The audience, with then-Boston mayor,
Tom Menino, sitting in the front row, chuckled over both the nickname and the president’s impeccable comedic delivery.
“And,” added Obama, “he scored five goals in the last five games of the Final series.”
Marchand, in fact, was the Bruins’ fourth pick, No. 71 overall, in the 2006 draft, following
Phil Kessel (5),
Yuri Alexandrov (37), and
Milan Lucic (50). He grew up in Halifax, Nova Scotia, and played two more seasons years in the Quebec League before turning pro with AHL Providence in the spring of ‘08. Though he was never his junior team’s top scorer, he produced more than a point per game his final two seasons in the Q.
“What makes him tick is, he doesn’t accept being [typecast]. He wants to be great,” said Bruins coach
Jim Montgomery. “That inner belief that he can work himself into being more than what other people may perceive. You know, his whole life he’s had a chip on his shoulder and I think that chip on his shoulder has allowed him to become one of the greatest Bruins of all time and one of the best leaders of our team.”
Montgomery, at 5-10, has lived the chip life.
“All of us short guys” are accustomed to it, he said, with a knowing chuckle.
“The chip that , ‘You don’t think I’m as good offensively as I am.’ That, ‘You don’t think I’m as tough as I am,’ ” added the coach, describing the mentality and accompanying motivation. “He personifies it to the best degree possible. People ask me all the time, and I’m like, ‘When you have guys like Marchand that start every drill, start the drill the right way, everyone else follows suit.’ They understand the standard and that standard he sets as our leader is invaluable.”

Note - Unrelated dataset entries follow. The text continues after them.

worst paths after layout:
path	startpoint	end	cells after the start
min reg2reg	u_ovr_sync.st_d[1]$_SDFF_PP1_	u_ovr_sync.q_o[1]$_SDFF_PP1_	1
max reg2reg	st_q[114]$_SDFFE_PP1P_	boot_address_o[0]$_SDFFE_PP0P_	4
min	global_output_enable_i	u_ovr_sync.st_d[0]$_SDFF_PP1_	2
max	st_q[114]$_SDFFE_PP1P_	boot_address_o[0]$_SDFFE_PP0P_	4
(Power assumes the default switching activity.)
===== src/wsc_pkg.sv =====
// Constants, field layouts and carrier types for the watchdog and sleep controller.
// Function
// - Awake watchdog expiry forces a recorded device reset
// - Asleep watchdog expiry wakes and resumes execution
// - Cleared fuse bit keeps the watchdog disabled
// - Watchdog counts its own oscillator, also asleep
// - Unprescaled time-out is one base period
// - Option register assigns divider up to 128
// - Kick or sleep clears counter, and divider when it is assigned to the watchdog
// - Kick never changes the divider owner selection
// - After sleep executes, expiry only wakes, never resets
// - Every watchdog time-out clears the expiry flag
// - Sleep clears watchdog and sleep flag, sets expiry flag, stops main oscillator
// - Pins keep their pre-sleep state while asleep
// - Wake on master clear, expiry or interrupt
// - Sleep flag set at power-up, cleared by sleep
// - Phase clocks stop; only clockless sources wake
// - Interrupt wake needs enable, ignores global enable
// - Run next instruction, then vector if enabled
// - Next instruction is prefetched during sleep execution
// - Pending enabled interrupt turns sleep into no-op
// - Interrupt during sleep: finish sleep, then wake
// - Global enable is bit 7, cleared on reset
package wsc_pkg;

   // ==========================================================================
   // Register map
   localparam int ADDR_W = 14;
   localparam logic [13:0] ADDR_STATUS = 14'h0003;
   localparam logic [13:0] ADDR_IRQ_CTRL = 14'h000b;
   localparam logic [13:0] ADDR_IRQ_FLAGS = 14'h000c;
   localparam logic [13:0] ADDR_WAKE_EN = 14'h008c;
   localparam logic [13:0] ADDR_WDT_STATE = 14'h0010;
   localparam logic [13:0] ADDR_TIMER_OPTION = 14'h0081;
   localparam logic [13:0] ADDR_CONFIG_WORD = 14'h2007;

   // ==========================================================================
   // Field positions and reset values
   localparam int CFG_WDT_FUSE_BIT = 2;
   localparam int IRQ_GLOBAL_EN_BIT = 7;
   localparam int STATE_WDT_ON_BIT = 7;
   localparam int STATE_SLEEP_BIT = 6;
   localparam logic [7:0] OPTION_RESET = 8'hff;
   localparam logic [7:0] WAKE_EN_RESET = 8'h00;
   localparam logic [7:0] CONFIG_RESET = 8'h00;
   // Sources able to raise a flag without phase clocks (async timer, slave serial, capture).
   localparam logic [7:0] WAKE_CAPABLE_MASK = 8'hf0;

   // ==========================================================================
   // Timing
   localparam int CLK_HZ = 100_000_000;
   localparam int WDT_BASE_PERIOD_US = 18_000;
   localparam int WDT_CNT_W = 20;
   localparam int PRE_W = 7;
   localparam int RESET_HOLD_NS = 40;
   localparam int RESET_HOLD_CYCLES = (RESET_HOLD_NS * (CLK_HZ / 1_000_000) + 999) / 1000;
   localparam int HOLD_W = 4;

   // ==========================================================================
   // Carriers
   typedef struct packed {
      logic [3:0] timer_bits;
      logic prescaler_owner_sel;
      logic [2:0] divider_ratio_sel;
   } wsc_option_t;

   typedef struct packed {
      logic [2:0] upper_bits;
      logic wdt_expiry_flag_n;
      logic sleep_entered_flag_n;
      logic [2:0] lower_bits;
   } wsc_status_t;

endpackage
**src/rtl/gpfg_pkg.sv**
```systemverilog
// Shared constants for the five-bit and three-bit GPIO port block
package gpfg_pkg;
  // Widths of the two ports
  localparam int WIDE_W = 5;
  localparam int NARROW_W = 3;
  // Number of pins shared with timer channels
  localparam int TMR_PINS = 4;
  // Lowest timer channel number on the wide port
  localparam int TMR_FIRST_CH = 2;
  // Register word indexes; the bus byte address is four times the index
  localparam logic [7:0] OFS_WIDE_DATA = 8'h09;
  localparam logic [7:0] OFS_NARROW_DATA = 8'h0A;
  localparam logic [7:0] OFS_WIDE_DIR = 8'h19;
  localparam logic [7:0] OFS_NARROW_DIR = 8'h1A;
  // Direction reset value: all pins input
  localparam logic [WIDE_W-1:0] WIDE_DIR_RST = 5'h00;
  localparam logic [NARROW_W-1:0] NARROW_DIR_RST = 3'h0;
  // Edge/level select code for plain GPIO use of a pin
  localparam logic [1:0] ELS_GPIO = 2'h0;
  // Bus responses
  localparam logic [1:0] RESP_OKAY = 2'h0;
  localparam logic [1:0] RESP_SLVERR = 2'h2;
  // Slave states
  typedef enum logic [1:0] {
    ST_IDLE = 2'b00,
    ST_RESP = 2'b01
  } gpfg_wst_e;
endpackage : gpfg_pkg

```
**src/rtl/gpfg_regif.sv**
```systemverilog
// Register write strobes carried from bus slave to port logic
interface gpfg_regif_if;
  logic we_wide_data;
  logic we_narrow_data;
  logic we_wide_dir;
  logic we_narrow_dir;
  logic [7:0] wdata;
  modport slave (output we_wide_data, output we_narrow_data,
    output we_wide_dir, output we_narrow_dir, output wdata);
  modport port (input we_wide_data, input we_narrow_data,
    input we_wide_dir, input we_narrow_dir, input wdata);
endinterface : gpfg_regif_if

```
**src/rtl/gpfg_port.sv**
```systemverilog
// Latches and direction bits of both ports, timer pin muxing of the wide port
module gpfg_port (
  // Clock and reset
  input wire logic clk,
  input wire logic rst,
  // Register strobes
  gpfg_regif_if.port rif,
  // Timer side
  input wire logic [7:0] els,
  input wire logic [gpfg_pkg::TMR_PINS-1:0] tmr_out,
  input wire logic [gpfg_pkg::TMR_PINS-1:0] tmr_oe,
  // Pins
  input wire logic [gpfg_pkg::WIDE_W-1:0] wide_in,
  output logic [gpfg_pkg::WIDE_W-1:0] wide_out,
  output logic [gpfg_pkg::WIDE_W-1:0] wide_oe,
  input wire logic [gpfg_pkg::NARROW_W-1:0] narrow_in,
  output logic [gpfg_pkg::NARROW_W-1:0] narrow_out,
  output logic [gpfg_pkg::NARROW_W-1:0] narrow_oe,
  // Read views
  output logic [gpfg_pkg::WIDE_W-1:0] wide_rd,
  output logic [gpfg_pkg::NARROW_W-1:0] narrow_rd,
  output logic [gpfg_pkg::WIDE_W-1:0] wide_dir,
  output logic [gpfg_pkg::NARROW_W-1:0] narrow_dir
);
  // Data latches: no reset on purpose, contents survive reset
  logic [gpfg_pkg::WIDE_W-1:0] wide_latch_q;
  logic [gpfg_pkg::NARROW_W-1:0] narrow_latch_q;
  logic [gpfg_pkg::WIDE_W-1:0] wide_dir_q;
  logic [gpfg_pkg::NARROW_W-1:0] narrow_dir_q;
  logic [gpfg_pkg::WIDE_W-1:0] timer_owns;

  // Latch writes, accepted whatever the direction
  always_ff @(posedge clk) begin
    if (rif.we_wide_data) begin
      wide_latch_q <= rif.wdata[gpfg_pkg::WIDE_W-1:0];
    end
    if (rif.we_narrow_data) begin
      narrow_latch_q <= rif.wdata[gpfg_pkg::NARROW_W-1:0];
    end
  end

  // Direction registers clear to input on reset
  always_ff @(posedge clk or posedge rst) begin
    if (rst) begin
      wide_dir_q <= gpfg_pkg::WIDE_DIR_RST;
      narrow_dir_q <= gpfg_pkg::NARROW_DIR_RST;
    end else begin
      if (rif.we_wide_dir) begin
        wide_dir_q <= rif.wdata[gpfg_pkg::WIDE_W-1:0];
      end
      if (rif.we_narrow_dir) begin
        narrow_dir_q <= rif.wdata[gpfg_pkg::NARROW_W-1:0];
      end
    end
  end

  // Pin ownership: a non-GPIO select hands the pin to the timer
  genvar g;
  generate
    for (g = 0; g < gpfg_pkg::WIDE_W; g++) begin : g_own
      if (g < gpfg_pkg::TMR_PINS) begin : g_tmr
        assign timer_owns[g] = els[2*g+1:2*g] != gpfg_pkg::ELS_GPIO;
        // Timer drives the pin while it owns it
        assign wide_out[g] = timer_owns[g] ? tmr_out[g] : wide_latch_q[g];
        assign wide_oe[g] = timer_owns[g] ? tmr_oe[g] : wide_dir_q[g];
      end else begin : g_plain
        assign timer_owns[g] = 1'b0;
        assign wide_out[g] = wide_latch_q[g];
        assign wide_oe[g] = wide_dir_q[g];
      end
    end
  endgenerate

  // Readback: latch where output, pin level where input
  assign wide_rd = (wide_dir_q & wide_latch_q) | (~wide_dir_q & wide_in);
  assign narrow_rd = (narrow_dir_q & narrow_latch_q)
    | (~narrow_dir_q & narrow_in);
  assign narrow_out = narrow_latch_q;
  assign narrow_oe = narrow_dir_q;
  assign wide_dir = wide_dir_q;
  assign narrow_dir = narrow_dir_q;
endmodule : gpfg_port

```
**src/rtl/gpfg_top.sv**
```systemverilog
// AXI4-Lite GPIO block with a five-bit and a three-bit port
// What this block does
// - Five wide-port latches, readable, kept over reset
// - Wide direction one drives pin, zero floats
// - Reset clears wide direction bits to input
// - Wide read: latch if output, pin if input
// - Latch writes accepted whatever the direction (lane 0 strobe needed), never affect input
// - Wide bits 0..3 serve timer channels 2..5
// - Edge/level select gives pin to timer
// - Timer-owned pin ignores direction for driver
// - Three narrow-port latches, readable, kept over reset
// - Narrow direction one drives pin, zero floats
// - Reset clears narrow direction bits to input
// - Narrow read: latch if output, pin if input
module gpfg_top (
  // Clock and reset
  input wire logic CLK,
  input wire logic SYS_RST,
  // AXI4-Lite write address
  input wire logic [7:0] S_AXI_AWADDR,
  input wire logic S_AXI_AWVALID,
  output logic S_AXI_AWREADY,
  // AXI4-Lite write data
  input wire logic [31:0] S_AXI_WDATA,
  input wire logic [3:0] S_AXI_WSTRB,
  input wire logic S_AXI_WVALID,
  output logic S_AXI_WREADY,
  // AXI4-Lite write response
  output logic [1:0] S_AXI_BRESP,
  output logic S_AXI_BVALID,
  input wire logic S_AXI_BREADY,
  // AXI4-Lite read address
  input wire logic [7:0] S_AXI_ARADDR,
  input wire logic S_AXI_ARVALID,
  output logic S_AXI_ARREADY,
  // AXI4-Lite read data
  output logic [31:0] S_AXI_RDATA,
  output logic [1:0] S_AXI_RRESP,
  output logic S_AXI_RVALID,
  input wire logic S_AXI_RREADY,
  // Timer channels 2..5: two select bits each, drive and enable
  input wire logic [7:0] EDGE_LEVEL_SELECT,
  input wire logic [3:0] TIMER_CHANNEL_OUT,
  input wire logic [3:0] TIMER_CHANNEL_OE,
  output logic [3:0] TIMER_CHANNEL_PINS,
  // Wide port pins
  input wire logic [4:0] WIDE_PIN_IN,
  output logic [4:0] WIDE_PIN_OUT,
  output logic [4:0] WIDE_PIN_OE,
  // Narrow port pins
  input wire logic [2:0] NARROW_PIN_IN,
  output logic [2:0] NARROW_PIN_OUT,
  output logic [2:0] NARROW_PIN_OE
);
  // Write-side state: address and data latched separately
  logic aw_have_q;
  logic w_have_q;
  logic [7:0] aw_addr_q;
  logic [7:0] w_data_q;
  logic w_lane_q;
  logic [1:0] bresp_q;
  logic bvalid_q;
  gpfg_pkg::gpfg_wst_e rst_q;
  logic [31:0] rdata_q;
  logic [1:0] rresp_q;
  logic rvalid_q;
  logic [7:0] rd_mux;
  // Word index of the read address, compared against register indexes
  logic [7:0] ar_idx;
  logic rd_hit;
  logic wr_fire;
  logic wr_hit;
  logic [4:0] wide_rd;
  logic [2:0] narrow_rd;
  logic [4:0] wide_dir;
  logic [2:0] narrow_dir;

  gpfg_regif_if rif ();

  // Handshakes: accept each channel once until the response leaves
  assign S_AXI_AWREADY = !aw_have_q && !bvalid_q;
  assign S_AXI_WREADY = !w_have_q && !bvalid_q;
  assign S_AXI_ARREADY = !rvalid_q;
  assign S_AXI_BVALID = bvalid_q;
  assign S_AXI_BRESP = bresp_q;
  assign S_AXI_RVALID = rvalid_q;
  assign S_AXI_RDATA = rdata_q;
  assign S_AXI_RRESP = rresp_q;

  // Write commits the cycle after both address and data are held
  assign wr_fire = aw_have_q && w_have_q && !bvalid_q;
  assign wr_hit = aw_addr_q == gpfg_pkg::OFS_WIDE_DATA
    || aw_addr_q == gpfg_pkg::OFS_NARROW_DATA
    || aw_addr_q == gpfg_pkg::OFS_WIDE_DIR
    || aw_addr_q == gpfg_pkg::OFS_NARROW_DIR;
  // Only byte lane 0 carries register bits; other lanes are ignored
  assign rif.wdata = w_data_q;
  assign rif.we_wide_data = wr_fire && w_lane_q
    && aw_addr_q == gpfg_pkg::OFS_WIDE_DATA;
  assign rif.we_narrow_data = wr_fire && w_lane_q
    && aw_addr_q == gpfg_pkg::OFS_NARROW_DATA;
  assign rif.we_wide_dir = wr_fire && w_lane_q
    && aw_addr_q == gpfg_pkg::OFS_WIDE_DIR;
  assign rif.we_narrow_dir = wr_fire && w_lane_q
    && aw_addr_q == gpfg_pkg::OFS_NARROW_DIR;

  // Write channel capture and response
  always_ff @(posedge CLK or posedge SYS_RST) begin
    if (SYS_RST) begin
      aw_have_q <= 1'b0;
      w_have_q <= 1'b0;
      aw_addr_q <= 8'h00;
      w_data_q <= 8'h00;
      w_lane_q <= 1'b0;
      bvalid_q <= 1'b0;
      bresp_q <= gpfg_pkg::RESP_OKAY;
      rst_q <= gpfg_pkg::ST_IDLE;
    end else begin
      if (S_AXI_AWVALID && S_AXI_AWREADY) begin
        aw_have_q <= 1'b1;
        // Keep the word index: byte lanes below it carry no register
        aw_addr_q <= {2'b00, S_AXI_AWADDR[7:2]};
      end
      if (S_AXI_WVALID && S_AXI_WREADY) begin
        w_have_q <= 1'b1;
        w_data_q <= S_AXI_WDATA[7:0];
        w_lane_q <= S_AXI_WSTRB[0];
      end
      if (wr_fire) begin
        aw_have_q <= 1'b0;
        w_have_q <= 1'b0;
        bvalid_q <= 1'b1;
        bresp_q <= wr_hit ? gpfg_pkg::RESP_OKAY : gpfg_pkg::RESP_SLVERR;
        rst_q <= gpfg_pkg::ST_RESP;
      end else if (bvalid_q && S_AXI_BREADY) begin
        bvalid_q <= 1'b0;
        rst_q <= gpfg_pkg::ST_IDLE;
      end
    end
  end

  // Read decode: direction-dependent views from the port logic
  assign ar_idx = {2'b00, S_AXI_ARADDR[7:2]};
  assign rd_mux =
    (ar_idx == gpfg_pkg::OFS_WIDE_DATA) ?
      {3'h0, wide_rd} :
    (ar_idx == gpfg_pkg::OFS_NARROW_DATA) ?
      {5'h00, narrow_rd} :
    (ar_idx == gpfg_pkg::OFS_WIDE_DIR) ?
      {3'h0, wide_dir} :
    (ar_idx == gpfg_pkg::OFS_NARROW_DIR) ?
      {5'h00, narrow_dir} : 8'h00;
  assign rd_hit =
    ar_idx == gpfg_pkg::OFS_WIDE_DATA
    || ar_idx == gpfg_pkg::OFS_NARROW_DATA
    || ar_idx == gpfg_pkg::OFS_WIDE_DIR
    || ar_idx == gpfg_pkg::OFS_NARROW_DIR;

  // Read channel: data registered one cycle after the address
  always_ff @(posedge CLK or posedge SYS_RST) begin
    if (SYS_RST) begin
      rvalid_q <= 1'b0;
      rdata_q <= 32'h0000_0000;
      rresp_q <= gpfg_pkg::RESP_OKAY;
    end else if (S_AXI_ARVALID && S_AXI_ARREADY) begin
      rvalid_q <= 1'b1;
      rdata_q <= {24'h00_0000, rd_mux};
      rresp_q <= rd_hit ? gpfg_pkg::RESP_OKAY : gpfg_pkg::RESP_SLVERR;
    end else if (rvalid_q && S_AXI_RREADY) begin
      rvalid_q <= 1'b0;
    end
  end

  // Port logic
  gpfg_port u_port (
    .clk (CLK),
    .rst (SYS_RST),
    .rif (rif.port),
    .els (EDGE_LEVEL_SELECT),
    .tmr_out (TIMER_CHANNEL_OUT),
    .tmr_oe (TIMER_CHANNEL_OE),
    .wide_in (WIDE_PIN_IN),
    .wide_out (WIDE_PIN_OUT),
    .wide_oe (WIDE_PIN_OE),
    .narrow_in (NARROW_PIN_IN),
    .narrow_out (NARROW_PIN_OUT),
    .narrow_oe (NARROW_PIN_OE),
    .wide_rd (wide_rd),
    .narrow_rd (narrow_rd),
    .wide_dir (wide_dir),
    .narrow_dir (narrow_dir)
  );

  // Timer capture sees the pin levels of its four shared pins
  assign TIMER_CHANNEL_PINS = WIDE_PIN_IN[3:0];
endmodule : gpfg_top

```
**config.mk**
```make
export PLATFORM = sky130hd
export DESIGN_NAME = gpfg_top
export DESIGN_NICKNAME = d
export VERILOG_FILES = /design/src/rtl/gpfg_pkg.sv /design/src/rtl/gpfg_regif.sv /design/src/rtl/gpfg_port.sv /design/src/rtl/gpfg_top.sv
export SDC_FILE = /design/constraint.sdc
export NUM_CORES = 1
export LEC_CHECK = 0
export BUFFER_PORTS_ARGS = -buffer_cell sky130_fd_sc_hd__buf_4
export CORE_MARGIN = 3
export CORE_UTILIZATION = 41
export CTS_BUF_LIST = sky130_fd_sc_hd__clkbuf_16
export DETAILED_ROUTE_END_ITERATION = 6
export HOLD_SLACK_MARGIN = 0.12
export PLACE_DENSITY = 0.79
export SYNTH_ARGS = -nofsm -noshare
export SYNTH_HDL_FRONTEND = slang
export SYNTH_SLANG_ARGS = --single-unit
```
**constraint.sdc**
```tcl
create_clock -name CLK -period 2.6 [get_ports CLK]
set_clock_uncertainty 0.1 [all_clocks]
set_input_delay 0.13 -clock CLK [delete_from_list [all_inputs] [get_ports CLK]]
set_output_delay 0.13 -clock CLK [all_outputs]
set_load 0.01 [all_outputs]
```
-- Word-level counts from Yosys, hierarchy flattened
Cells that the tools add are included.
Widths: inputs -> output; s select.
- bits of input ports: 83
- memory bits (writable): 0
- flip-flop bits (word level): 44
- bits in latches: 0
- output and inout bits: 61
- memories kept: 0
- ROM bits: 0
- word-level logic and storage cells: 84
- equal/unequal tests: 8
- bitwise gates (word level): 8
- multiplexer cells: 22
- shifts and indexed selects: 0
- $add $sub $neg: 0
- divide/modulo/power cells: 0
- reductions and logical operators: 32
- multiply operators: 0
- order comparisons: 0
- operator list (cell ; number):
    $eq 6x4->1 const B ; 4
    $eq 6x5->1 const B ; 4
    $mux 1 ; 16
    $reduce_bool 2->1 ; 8
    $mux 5 ; 3
    $logic_and 1x1->1 ; 14
    $and 5x5->5 ; 2
    $and 3x3->3 ; 2
    $logic_or 1x1->1 ; 6
    $not 5->5 ; 1
    $or 5x5->5 ; 1
    $logic_not 1->1 ; 4
    $mux 2 ; 2
    $mux 3 ; 1
    $not 3->3 ; 1
    $or 3x3->3 ; 1

-- Logic depth before layout (Yosys ltp)
- depth in word-level cells: 5
- depth in mapped cells: 4
- depth with buffers taken out: 3

-- By module
From an unflattened synthesis, not the netlist that was laid out.
- cells, all modules: 194
- area, all modules: 2252.2 µm²
- by module, submodules not included (module ; sequential area each (µm²) ; area each (µm²) ; cells an instance ; times used):
    gpfg_top ; 650.6 ; 1475.2 ; 144 ; 1
    gpfg_port ; 440.4 ; 777.0 ; 50 ; 1

-- Worst setup path after synthesis
Ideal clock, no wire load.
- kind: register to register
- start point: register bvalid_q, in the netlist S_AXI_BVALID
- end point: register u_port.wide_latch_q[0] in the netlist's numbering (enable)
- buffers on the path: 0
- cell stages (with the launch flop): 4
- library setup time: 0.339 ns
- arrival time: 1.653 ns
- required time: 2.161 ns
- setup slack: 0.508 ns
- clock period less this slack: 2.092 ns
- cells stage by stage: dfrtp_1 -> nand3b_1 -> or4b_2 -> nor2_1
- word-level cells in the longest chain between the ends: 4
- ends and longest elaborated chain (item ; line ; RTL):
    start, declared ; gpfg_top.sv:62 ; logic bvalid_q;
    start signal, assigned ; gpfg_top.sv:115 ; bvalid_q <= 1'b0;
    start signal, assigned ; gpfg_top.sv:132 ; bvalid_q <= 1'b1;
    start signal, assigned ; gpfg_top.sv:136 ; bvalid_q <= 1'b0;
    $logic_not 1->1 ; gpfg_top.sv:91 ; assign wr_fire = aw_have_q && w_have_q && !bvalid_q;
    $logic_and 1x1->1 ; gpfg_top.sv:91 ;
    $logic_and 1x1->1 ; gpfg_top.sv:98 ; assign rif.we_wide_data = wr_fire && w_lane_q
    $logic_and 1x1->1 ; gpfg_top.sv:99 ; && aw_addr_q == gpfg_pkg::OFS_WIDE_DATA;
    named net rif.we_wide_data ; gpfg_regif.sv:3 ; logic we_wide_data;
    end signal, assigned ; gpfg_port.sv:35 ; wide_latch_q <= rif.wdata[gpfg_pkg::WIDE_W-1:0];
    end, declared ; gpfg_port.sv:26 ; logic [gpfg_pkg::WIDE_W-1:0] wide_latch_q;
The timed path passes the listed nets, and every way through them passes these cells.
A chain may end at the register's enable or synchronous reset.

-- Worst setup path after layout
Ends and elaborated chain as after synthesis.

==> impl_metrics.ini <==
[power]
p_comb_frac = 0.289
seqPwrFrac = 0.450
p_clk_frac = 0.261
p_per_area_nw_per_um2 = 743
p_sw_uw = 635
p_leak_uw = 0.00139
worst_ir_drop_vdd_v = 0.000482
p_int_uw = 1540
swShare = 0.292

[setup_path]
worst-setup-path-type = flop to flop
critPathMaxFanout = 6
slowest_delay_ns = 0.66
critPathCaptureType = flop
critPathTopFamily = simple AND/OR/NAND/NOR gates
worstSetupStartpointType = flop
crit_chain = nand3b_1 -> or4b_2 -> nor2_1
crit_required_ns = 2.42
cp.arrival_ns = 1.97
cp_num_buf_inv = 0
crit_slowest_cell = or4b_2

[floorplanning]
num_rows = 25
die_w_microns = 77.3
dieArea_sq_um = 5970
fp.dieH_microns = 77.3
coreArea_sq_um = 4820
initial_core_util = 0.432
io_pins = 144

[logic_synthesis]
postSynthCellCount = 179
synthesis.area_sq_um = 2080
synth_ff_type = dfrtp_1
avgSynthCellArea_sq_um = 11.6
ys_seq_area_frac = 0.488
synthArstFlopShare = 0.795
ys_types = 31
ys_ff_latch = 39
yosys_warnings = 0
synth_edf_count = 8

[finish]
drive_gt1_frac = 0.442
antenna_cells = 0
multi_input_area_sq_um = 865
fill_cells = 412
fin_nets = 358
area_growth_pct = 40.6
register_area_sq_um = 1020
final_common_cell = buf_4
final_cell_mix = buf_4 (83), dfrtp_1 (31), conb_1 (29)

[global_routing]
grt_pass1_vias = 1601
globalRouteOverflowTotal = 0
grt_pass1_wl_microns = 7500
track_usage = 0.158
antenna_found_initial = 0
grt_max_degree = 32

[clock_network]
cts_buffers = 5
cts-root-buf = clkbuf_16
clkTransAtPathRegs_ns = 0.05
cts_tree = yes
htreeDepth = 2
cts_setup_buffers = 0
clock_sinks = 39
clk_latency_ns = 0.28
cts_max_path_buffers = 2

[detailed_routing]
drt_pass1_iterations = 4
num_vias = 1616
drc_errors = 0
routed_wirelength_microns = 4670
drtIter0Drc = 79
routedWlPerCell_microns = 13.6
vias_per_cell = 4.71
detail-route-antenna-nets = 0

[sta]
fin_setup_tns_ns = 0
fin_hold_ws_ns = 0.124
grt_setup_unrepaired = no
slew_violations = 0
final-setup-viol-count = 0
slew_headroom = 0.637
finalHoldViolations = 0
tightest_slew_ns = 0.543
period_share = 0.828
fmax_mhz = 464
fin_crit_ns = 2.15

[min_path]
hp-class = input port to flop

[job]
maxCapViolations = 0

[run_status]
status = completed

[place]
io_buffers = 80
dpl.hpwl_microns = 3520
gp_congestion = 0.850
## worst min-delay path, delay by kind of cell
family          cells  cell delay [ns]
compound gates      1             0.12
buf+inv             1             0.07
simple gates        1             0.15
## flip-flops by register name (all words and copies together), names as in the netlist
signal,count
u_port.wide_latch_q,5
S_AXI_RDATA,5
S_AXI_BVALID,1
u_port.narrow_dir,3
S_AXI_RVALID,1
aw_addr_q,6
u_port.wide_dir,5
w_have_q,1
rif.wdata,5
S_AXI_BRESP,1
w_lane_q,1
aw_have_q,1
u_port.narrow_out,3
S_AXI_RRESP,1
## metal layers
metal / vias up / GRT usage / routed length (microns)
met4: 0 / 0.0534 / 52
li1: 765 / - / -
met2: 75 / 0.280 / 2420
met1: 769 / 0.183 / 1800
met3: 7 / 0.0446 / 399
met5: - / 0 / 0
## kinds of logic after synthesis
family / synth area share
AO/OA/AOI/OAI: 0.0787
XOR/XNOR: 0.00421
AND/OR/NAND/NOR: 0.114
buffers and inverters: 0.147
other: 0.00180
multiplexers: 0.166
flip-flops: 0.488
## cell usage after synthesis (4+ instances only)
| master | count | area [sq um] |
|---|---|---|
| mux2_2 | 28 | 315 |
| nor2_1 | 8 | 30.0 |
| buf_4 | 35 | 263 |
| nand2_1 | 6 | 22.5 |
| and2_1 | 4 | 25.0 |
| o21ai_0 | 5 | 25.0 |
| nor2b_1 | 8 | 50.1 |
| inv_1 | 6 | 22.5 |
| edfxtp_1 | 8 | 240 |
| a2111oi_0 | 6 | 52.6 |
| dfrtp_1 | 31 | 776 |
## per-stage QoR
step	power [uW]	cell area (sq um)	setup WS, ns	std cells	util
2_1_floorplan	1360	2190	0.508	207	-
3_3_place_gp	1570	2610	0.450	317	0.542
3_5_place_dp	1600	2610	0.408	317	0.542
4_1_cts	2200	2930	0.400	343	0.608
5_1_grt	2310	2930	0.307	343	0.608
6_report	2180	2930	0.446	343	0.608
## power by group through the flow
stage / sequential, uW / clock (uW) / combinational [uW]
floorplan: 952 / 0 / 411
global placement: 981 / 0 / 593
detailed placement: 993 / 0 / 610
CTS: 983 / 582 / 637
global route: 1010 / 608 / 692
finish: 980 / 568 / 628
## repair_timing
item                                    CTS  global route
hold buffers                             18             0
endpoints found under the setup margin    0             0
gates resized for setup                   0             0
hold endpoints to repair                 49             0
## path summary, 6_finish.rpt
path | startpoint | endpoint | slack (ns) | cells after the start
max | S_AXI_BVALID | u_port.wide_latch_q[0] | 0.45 | 3
min | S_AXI_WVALID | w_have_q | 0.12 | 3
max reg2reg | S_AXI_BVALID | u_port.wide_latch_q[0] | 0.45 | 3
min reg2reg | rif.wdata[4] | u_port.wide_latch_q[4] | 0.38 | 0
max in group asynchronous | SYS_RST | S_AXI_RRESP[1] | 1.71 | 4
min in group asynchronous | SYS_RST | S_AXI_BVALID | 0.39 | 4
## layout make-up
cell class                      instances  area share
Clock inverter                          3     0.00427
Tap cell                               67      0.0286
Multi-Input combinational cell        122       0.295
Inverter                                6     0.00769
Timing Repair Buffer                  101       0.274
Sequential cell                        39       0.347
Clock buffer                            5      0.0427
No activity file was read; power rests on OpenSTA's default activity.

“Yeah, everyone knows of Marchy,” said Coyle, these days Marchand’s pivot on the club’s No. 1 line. “You hear all the talk … highlight-reel goals and this and that … the antics. But getting to know a guy like that, and getting to play with him, and seeing how hard he works, where he’s kind of come from and how he’s worked for everything, and now he is such an established player — one of the best players in the league. It’s great to see that.”
Marchand, noted Coyle, comes with an added bonus.
“When you see people get success, and you meet ‘em,” Coyle said, “and they’re such great people and they have work ethic, they compete … and they’re great teammates, just love rooting for those people, makes you root for ‘em even more.”
“For someone like me, you want to chase that,” said McAvoy when asked how Marchand has influenced his game. “You want to be remembered in the same way. And you don’t have to look any further, [if asking], ‘OK, how?’ Well, he works harder than everybody else, so I have to work as hard as him. And someone who can lead by example like that is just special, it’s a very special trait, extremely special. He makes me want to be better. He makes us all want to be better.”